Investigation of Key Parameters Influencing Shear Behavior in Glass-Fiber-Reinforced Polymer (GFRP)-Reinforced Concrete (RC) Interior Slab–Column Connections

Abstract

This article explores the punching shear behavior of GFRP-RC interior slab–column connections. The parameters tested included the column–aspect ratio (1.0, 2.0, 3.0, 4.0, and 5.0), perimeter-to-depth ratio for square column stubs with side lengths of 0.3, 0.4, 0.5, 0.6, and 0.7 m, and span-to-depth ratios of 4, 6, 8, 10, and 12. A review of the literature revealed that no previous study has investigated the effect of these parameters or their interactions on this type of connection.
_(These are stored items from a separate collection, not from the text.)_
==> flow/design.v <==
module apb_gpio#(
	parameter ADDRESS_WIDTH = 5,
	parameter DATA_WIDTH = 32
)(
	input									clk_i,
	input									reset_i,
	input									pclk,
	input									presetn,
	input		[ADDRESS_WIDTH-1:0]			paddr,
	input									psel,
	input									penable,
	input									pwrite,
	input		[DATA_WIDTH-1:0]			pwdata,
	output reg								pready,
	output reg	[DATA_WIDTH-1:0]			prdata,
	output reg								pslverr,
	input		[DATA_WIDTH-1:0]			gpio_i,
	output reg	[DATA_WIDTH-1:0]			gpio_o,
	output reg	[DATA_WIDTH-1:0]			gpio_oe,
	output reg								irq_o
);
enum	{DIR_REG_ADR = 32'h00, OUT_REG_ADR = 32'h04, IN_REG_ADR = 32'h08, 
		IRQ_EN_REG_ADR = 32'h0C, IRQ_TRIG_REG_ADR = 32'h10, IRQ_STAT_REG_ADR = 32'h14} regAddress;
logic [DATA_WIDTH-1:0]	dir_reg,
								out_reg,
								in_reg,
								irq_en_reg,
								irq_trig_reg,
								irq_stat_reg;
enum int {IDLE, SETUP, ACCESS} thisState, nextState;
logic 							bus_rw;
logic 							bus_we;
logic								irq_status_we;
logic	[DATA_WIDTH-1:0]		irq_status_data;
logic [DATA_WIDTH-1:0]		trig_falling;
logic	[DATA_WIDTH-1:0]		trig_rising;
logic	[DATA_WIDTH-1:0]		trig_previous;
always_comb begin : apbNextStateLogic
	nextState = thisState;
	unique case(thisState)
		IDLE : if(psel && !penable) nextState =   ACCESS; 
		SETUP : begin
			nextState = ACCESS;
		end
		ACCESS : if(psel && penable && pready) nextState = IDLE;
	endcase
end : apbNextStateLogic	
always_ff @(posedge pclk or negedge presetn) begin : apbNextStateFSM
	if(!presetn) begin
		thisState <= IDLE;
		bus_rw <= 1'b0;
	end
	else begin 
		thisState <= nextState;
		if((thisState == IDLE) && psel && !penable) bus_rw <= pwrite; 
	end
end : apbNextStateFSM
always_comb	begin	:	apbTransferDataLogic
		unique case(thisState)
			IDLE	:	begin
				prdata	=	32'h0;
				pready	=	1'b0;
				bus_we	=	1'b0;
			end
			SETUP	:	begin
				prdata	=	32'h0;
				pready	=	1'b0;
				bus_we	=	1'b0;
			end
			ACCESS	:	begin
				pready	=	1'b1;
				bus_we	=	1'b1;
				if(!bus_rw)	begin
					case(paddr)
						DIR_REG_ADR			:	prdata	=	dir_reg;
						OUT_REG_ADR			:	prdata	=	out_reg;
						IN_REG_ADR			:	prdata	=	in_reg;
						IRQ_EN_REG_ADR		:	prdata	=	irq_en_reg;
						IRQ_TRIG_REG_ADR	:	prdata	=	irq_trig_reg;
						IRQ_STAT_REG_ADR	:	prdata	=	irq_stat_reg;
						default				:	prdata	=	32'h0;
					endcase
				end
				else prdata	=	32'h0;
			end
			default	:	begin
				prdata	=	32'h0;
				pready	=	1'b0;
				bus_we = 1'b0;
			end
		endcase
end	:	apbTransferDataLogic
assign pslverr	=		1'b0;
always_ff @(posedge clk_i or negedge reset_i) begin : gpioLogic
	if(!reset_i) begin
		irq_o <= 1'b0;
		dir_reg			<= 32'h0; 
		out_reg			<= 32'h0;
		in_reg			<= 32'h0;
		irq_en_reg		<= 32'h0;
		irq_trig_reg	<= 32'h0;
		irq_stat_reg	<= 32'h0;
		trig_falling	<=	32'h0;
		trig_rising		<=	32'h0;
		trig_previous	<=	32'h0;
		irq_status_data	<=	32'h0;
		irq_status_we		<=	1'b0;
	end
	else begin
		if(bus_rw && bus_we) begin
			case(paddr)
				DIR_REG_ADR			:	dir_reg			<=	pwdata;
				OUT_REG_ADR			:	out_reg			<=	pwdata;
				IN_REG_ADR			:	in_reg			<=	pwdata;
				IRQ_EN_REG_ADR		:	irq_en_reg		<=	pwdata;
				IRQ_TRIG_REG_ADR	:	irq_trig_reg	<=	pwdata;
				IRQ_STAT_REG_ADR	:	begin
						irq_status_we 	<= 1'b1; 
						irq_status_data <= pwdata;
					end
			endcase
		end
		in_reg			<= gpio_i;
		trig_previous	<=	in_reg;
		trig_falling	<=	trig_previous	&	~in_reg;
		trig_rising		<=	~trig_previous	&	in_reg;
		if(irq_status_we) begin
			irq_stat_reg	<=	irq_status_data;
			irq_status_we	<=	1'b0;
		end
		else begin
			for(int i=0; i<DATA_WIDTH; i=i+1)
			if((trig_falling[i]	&	~irq_trig_reg[i]) |
			(trig_rising[i]	&	irq_trig_reg[i])) irq_stat_reg[i]	<=	1'b1;
		end
		irq_o				<=	|(irq_en_reg	&	irq_stat_reg);
	end
end : gpioLogic	
assign gpio_oe = 	dir_reg;
assign gpio_o	=	out_reg;
endmodule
Numerically, twenty-five slabs were created using finite element (FE) software (V3), each with square dimensions of 2.5 m and a constant thickness of 0.2 m. The central column extended 0.3 m from the top and bottom of the slab. All four sides of the slabs were supported, and the specimens underwent pure static shear load testing. The test results demonstrated that all slabs failed due to punching shear. Increasing any parameter value reduced the punching shear stresses. Additionally, the results indicated that Canadian (CSA-S806-12) and Japanese (JSCE-97) standards for FRP-RC materials generally provided the closest predictions of punching shear capacity compared to the American guideline, ACI 440.1R-22. However, all standards exhibited shortcomings and require enhancement and modifications, particularly to consider the impact of the span-to-depth ratio. Therefore, three equations were developed to predict the shear strength of the connections, yielding better results than those prescribed by the North American and Japanese standards.